When measuring distance, the first diagonal counts as 1 square, the second counts as 2 squares, the third counts as 1, the fourth as 2, and so on.

I was just thinking...
So far in my games I have ignored this rule totally. Diagonal movement and "normal" movement are the same. However since we have lots of smart guys here in Enworld, could someone give me a solid reason why I should implement this rule?

 

[Vegepygmy]

The only reason to use it is that it is more accurate / realistic. If you don't care about those things, don't worry about it.

 

[Shin Okada]

FYI, 4e has totally removed the said rule. But as a result, 4e has changed the area templates, too. Basically, everything (including fireball) are squares. If you ignore diagonal movement rule, I recommend to use square areas, too.

 

[Herzog]

You could also use a hex-map

 

[GunbladeKnight]

Main reason? a^2 + b^2 = c^2 + 2*a*b*cos(C), where C is the angle between sides a and b. Simply put, if you ignore the rule while on a grid, you could actually move FARTHER than what you're supposed to.

 

[AdmundfortGeographer]

You could use it fine as long as you change diagonal reach rules and change circular area spells to squares. Otherwise, it's a fine rule.

 

[Hassassin]

Ignoring the rule makes movement along diagonals 50% faster. I'm sure there's an encounter or two in some published adventures that will be easier or more difficult because of this. Think about a large square room, where you enter from a corner and enemies with bows and cover are at the opposite corner.

 

[Jackinthegreen]

Put simpler than Gunblade, a square's diagonal is ~1.414 times longer than the sides.

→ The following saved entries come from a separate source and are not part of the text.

==> inputs of trial 28 <==
==> flow/design.v (excerpt) <==
module top_module (
    input clk,
    input rst,
    output [18:0] imem_addr,               
    input  [18:0] imem_rdata,              
    output [8:0]  dmem_addr,               
    input  [18:0] dmem_rdata,              
    output [18:0] dmem_wdata,              
    output        dmem_we,                 
    output        halt                     
);
export LEC_CHECK = 0
export ABC_AREA = 1
export CAP_MARGIN = 20
export CORE_ASPECT_RATIO = 1.13
export CORE_MARGIN = 2
export CORE_UTILIZATION = 66
export CTS_CLUSTER_DIAMETER = 353
export GPL_ROUTABILITY_DRIVEN = 1
export HOLD_SLACK_MARGIN = -0.05
export MAX_ROUTING_LAYER = met5
export SETUP_SLACK_MARGIN = -0.77
export SLEW_MARGIN = 20
create_clock -name core_clock -period 36.4 [get_ports {clk}]
run.sh (not shown) runs the stock make flow with config.mk's settings and CLKGATE_MAP_FILE=.
==> inputs of build 72, as changes to trial 28 <==
Settings changed: CORE_ASPECT_RATIO 1.13 to 0.81, CORE_UTILIZATION 66 to 67, CTS_CLUSTER_DIAMETER 353 to 356, HOLD_SLACK_MARGIN -0.05 to default.
==> flow/constraint.sdc (replaced) <==
create_clock -name core_clock -period 33.5 [get_ports {clk}]
set_input_delay 6.7000 -clock core_clock [delete_from_list [all_inputs] [get_ports {clk}]]
set_output_delay 6.7000 -clock core_clock [all_outputs]
set_load 0.01 [all_outputs]
==> results_slide.txt <==
Key Metrics from the Run

CTS
  • Cts bufs inserted: 35

Outcome
  • Err: [ERROR GRT-0232] Routing congestion too high. Check the congestion heatmap in the GUI.
  • Failing step: global routing (5_1_grt)
  • Status: did not finish

Place
  • Pre-CTS WS: -3.24 ns
# the run above: build 72

==> results_slide.txt <==
Run Summary

Place
  • Pre-CTS WS: -1.11 ns

Outcome
  • Status: finished with violations
  • Layout Check Fails: setup timing

Timing
  • Fin worst setup slack: -0.444 ns
  • Setup violators final: 16
# the run above: trial 28
==> 03-01 <==
==> flow/design.v <==
module OQ1_Stopwatch(AN, Seg, Dot, CLK, Start, RESET);  
	output [3:0] AN;
	output [6:0] Seg;
	output Dot;
	input CLK, Start, RESET;
	parameter R = 2'b00;
    parameter W = 2'b01;
    parameter C = 2'b10;	
	reg  [11:0] divider_ds;
	reg  [5:0]  divider_ms;
	reg  [6:0]  Seg_Temp;
	reg  [3:0]  D3,D2,D1,D0,D_Temp,AN_Temp;
	reg  [1:0]  state,n_state;
	reg         dp;
	wire        RTC_ds,RTC_ms;
	always @(posedge CLK or posedge RESET) begin
	  if(RESET) divider_ms <= 0;
	  else if(divider_ms==32) divider_ms <= 0;
      else divider_ms <= divider_ms + 1;
    end
    assign RTC_ms = ((divider_ms == 32)?1'b1:1'b0);
	always @(posedge CLK or posedge RESET) begin
      if(RESET) divider_ds <= 0;
      else if(divider_ds==3276) divider_ds <= 0;
      else if(state==C) divider_ds <= divider_ds + 1;
    end
    assign RTC_ds = ((divider_ds == 3276)?1'b1:1'b0);
	always@(posedge CLK or posedge RESET) begin
      if(RESET) begin
        state <= R;
        D3 <= 0;
        D2 <= 0;
        D1 <= 0;
        D0 <= 0;
      end else begin
        state <= n_state;
        if(RTC_ds) begin
          if(D0 == 9) begin
            D0 <= 0;
            if(D1 == 9) begin
              D1 <= 0;
              if(D2 == 9) begin
                D2 <= 0;
                if(D3 == 9) begin
                  D3 <= 0;                  
                end else begin
                  D3 <= D3 + 1;
                end                    
              end else begin
                D2 <= D2 + 1;
              end      
            end else begin
              D1 <= D1 + 1;
            end
          end else begin
            D0 <= D0 + 1;
          end
        end      
      end
    end
    always@(*) begin
      case (state)
        R : if(RESET) n_state = R;
            else if(Start && !RESET) n_state = C;
            else n_state = W;
        W : if(RESET) n_state = R;
            else if(Start && !RESET) n_state = C;
            else n_state = W;
        C : if(RESET) n_state = R;
            else n_state = C;        
        default : n_state = R;
      endcase
    end
    always@(posedge CLK or posedge RESET) begin
      if(RESET) begin
        D_Temp  <= 4'b0000;
        AN_Temp <= 4'b1110;
        dp      <= 1'b0;
      end else if(RTC_ms) begin
      case(AN_Temp)
        4'b0111 : begin
                    D_Temp <= D0;
                    AN_Temp <= 4'b1110;
                    dp <= 1;
                  end
        4'b1110 : begin
                    D_Temp <= D1;
                    AN_Temp <= 4'b1101;
                    dp <= 0;
                  end
        4'b1101 : begin
                    D_Temp <= D2;
                    AN_Temp <= 4'b1011;
                    dp <= 1;
                  end
        4'b1011 : begin
                    D_Temp <= D3;
                    AN_Temp <= 4'b0111;
                    dp <= 1;
                  end
      endcase
      end
    end    
    always @(*) begin
        case(D_Temp)
          0 : Seg_Temp=7'b1000000; 
          1 : Seg_Temp=7'b1111001; 
          2 : Seg_Temp=7'b0100100; 
          3 : Seg_Temp=7'b0110000; 
          4 : Seg_Temp=7'b0011001; 
          5 : Seg_Temp=7'b0010010; 
          6 : Seg_Temp=7'b0000010; 
          7 : Seg_Temp=7'b1111000; 
          8 : Seg_Temp=7'b0000000; 
          9 : Seg_Temp=7'b0011000; 
          default : Seg_Temp=7'b0111111; 
      endcase
    end
    assign Seg = Seg_Temp;
    assign AN = AN_Temp;
    assign Dot = dp;
endmodule
==> flow/run.sh <==
#!/bin/bash
# the make line also repeats each setting of config.mk as NAME=value (left out here)
make -C /OpenROAD-flow-scripts/flow DESIGN_CONFIG=/design/flow/config.mk WORK_HOME=/design/flow/orfs CLKGATE_MAP_FILE= finish
==> flow/config.mk <==
export PLATFORM = sky130hd
export DESIGN_NAME = OQ1_Stopwatch
export DESIGN_NICKNAME = OQ1_Stopwatch
export VERILOG_FILES = /design/flow/design.v
export SDC_FILE = /design/flow/constraint.sdc
export NUM_CORES = 4
export LEC_CHECK = 0
export ABC_AREA = 1
export CAP_MARGIN = 20
export CORE_MARGIN = 2
export CORE_UTILIZATION = 72
export CTS_CLUSTER_DIAMETER = 95
export CTS_CLUSTER_SIZE = 10
export PLACE_DENSITY_LB_ADDON = 0.0
export SETUP_SLACK_MARGIN = 0.64
export SLEW_MARGIN = 20
==> flow/constraint.sdc <==
create_clock -name core_clock -period 2.2 [get_ports {CLK}]
set_input_delay 0.4400 -clock core_clock [delete_from_list [all_inputs] [get_ports {CLK}]]
set_output_delay 0.4400 -clock core_clock [all_outputs]
set_load 0.01 [all_outputs]
==> inputs of 02-24, as changes to 03-01 <==
- ABC_AREA: 1 -> not set
- CORE_UTILIZATION: 72 -> 40
- CTS_CLUSTER_DIAMETER: 95 -> 399
- CTS_CLUSTER_SIZE: 10 -> 99
- PLACE_DENSITY_LB_ADDON: 0.0 -> not set
- SETUP_SLACK_MARGIN: 0.64 -> not set
- TNS_END_PERCENT: not set -> 40
==> flow/constraint.sdc (replaced) <==
create_clock -name core_clock -period 10.0 [get_ports {CLK}]
set_input_delay 2.0000 -clock core_clock [delete_from_list [all_inputs] [get_ports {CLK}]]
set_output_delay 2.0000 -clock core_clock [all_outputs]
set_load 0.01 [all_outputs]
==> results <==
The sequential power of 03-01 is 4.6 times that of 02-24. In 03-01 the global-route usage is higher than in 02-24, by 19 points. In 02-24 the die area is larger than in 03-01, by about 65%. Between 03-01 and 02-24, the lower sequential share of layout area is in 03-01 (gap 5.3 points). Power: 02-24 is smaller than 03-01 (about 80%).
==> figures <==
                                                                                 02-24                   03-01
Synthesized netlist cell count                                                     266                     370
Number of cells in the yosys synthesis report                                      266                     370
Post-Place Setup Slack                                                         6400 ps                  129 ps
Critical R2R Capture                                                 D3[1]$_DFFE_PP0P_   D_Temp[1]$_DFFE_PP0P_
Hold Path End                                                divider_ds[8]$_DFFE_PP0P_  AN_Temp[3]$_DFFE_PP1P_
Relative contribution of sequential cells to total power                         58.5%                   54.6%
Ratio of final minimum period to clock period                                    39.2%                   84.8%
RSZ-0062 raised after global routing                                                no                     yes
Status                                                no timing/DRC/antenna violations  no timing/DRC/antenna violations
Complex Gates by Area                                                            12.3%                   6.14%
Number of DRC violations after detailed-routing iteration 0                        151                     392


==> ember <==
// OQ1_Stopwatch: RTL as listed in full above, without the edits since
export LEC_CHECK = 0
export ABC_AREA = 1
export CAP_MARGIN = 20
export CORE_MARGIN = 2
export CORE_UTILIZATION = 72
export CTS_CLUSTER_DIAMETER = 95
export PLACE_DENSITY_LB_ADDON = 0.0
export SETUP_SLACK_MARGIN = 0.39
export SLEW_MARGIN = 20
create_clock -name core_clock -period 2.2 [get_ports {CLK}]
run.sh (not shown) runs the stock make flow with config.mk's settings and CLKGATE_MAP_FILE=.
==> quartz (differences from ember) <==
CTS_CLUSTER_DIAMETER = 389   (was 95)
CTS_CLUSTER_SIZE = 94   (was unset)
PLACE_DENSITY = 0.43   (was unset)
PLACE_DENSITY_LB_ADDON = unset   (was 0.0)
SETUP_SLACK_MARGIN = unset   (was 0.39)
==> flow/constraint.sdc (replaced) <==
create_clock -name core_clock -period 5.52 [get_ports {CLK}]
set_input_delay 1.1040 -clock core_clock [delete_from_list [all_inputs] [get_ports {CLK}]]
set_output_delay 1.1040 -clock core_clock [all_outputs]
set_load 0.01 [all_outputs]
==> comparison table <==
metric                                                                      quartz                     ember
Longest individual stage delay on the worst path                           0.57 ns                   0.43 ns
GR Layer Usage met2                                                         56.82%                    53.66%
Min-Delay Path Depth                                                             1                         2
Total length of routed wires                                          5796 microns              6545 microns
Worst reg2reg setup slack                                                  3.83 ns                   0.54 ns
Combinational power                                                        78.7 uW                    195 uW
Status                                                              finished clean            finished clean
Pin slew with the least headroom to its limit                            0.5546 ns                 0.5640 ns
Internal cell power                                                       595.3 uW                   1178 uW
Highest-delay cell along the critical path        sky130_fd_sc_hd__clkdlybuf4s50_1  sky130_fd_sc_hd__dfrtp_1
First-pass GRT wire length                                           10250 microns             10030 microns
Worst-case hold slack                                                    0.4917 ns                 0.5149 ns
Average detailed-routed wire length per instance                     13.23 microns             14.77 microns
P_seq                                                                       369 uW                    920 uW
Via total after detailed routing                                              2398                      2532
Share of total power in the clock network                                    43.3%                     32.1%
Worst hold path endpoint                                   divider_ms[0]$_DFF_PP0_            dp$_DFFE_PP0P_
Total setup buffers inserted after CTS                                           0                         5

If you want to go with Pythagoras then it's a^2 + b^2 = c^2, which is how we get the above number. Each square has a side of 1, squaring that is still 1, adding them together results in 2, and then take the square root of that for v/2, (one of these days I'll find the proper square root character) approximated with 1.414.

The standard 3.x rules are such because the actual distance is greater and the designers felt using the fact would work alright. 4.0 ignores this to streamline things, and makes adjustments appropriate.

 

[kitcik]

Dang it lost my whole post.

I will break it down to a short bit:
For the first square, the rule and no rule are the same - 0% difference.
For two squares, the rule and no rule differ by 33% (you pay 10 instead of 15).
For the third square, the difference is only 25% (15 vs 20).
People rarely move more diagonal in one round.
On average, I would say about 15% difference, not 50%.

On that note, up to you.

 

[GunbladeKnight]

Put simpler than Gunblade, a square's diagonal is ~1.414 times longer than the sides.

Round it up to 1.5, so every 2 squares of movement = 2*1.5 = 3 squares.

If you want to go with Pythagoras then it's a^2 + b^2 = c^2, which is how we get the above number.

Fun fact: Pythagorean formula is a shortened law of cosines. Since Cos(C) of a 90 degree angle = 0, it becomes a^2 +b^2 = c^2 + 2*a*b*0, so you just drop it to a^2 + b^2 = c^2. It's not important to this discussion, but may prove useful to remembering it.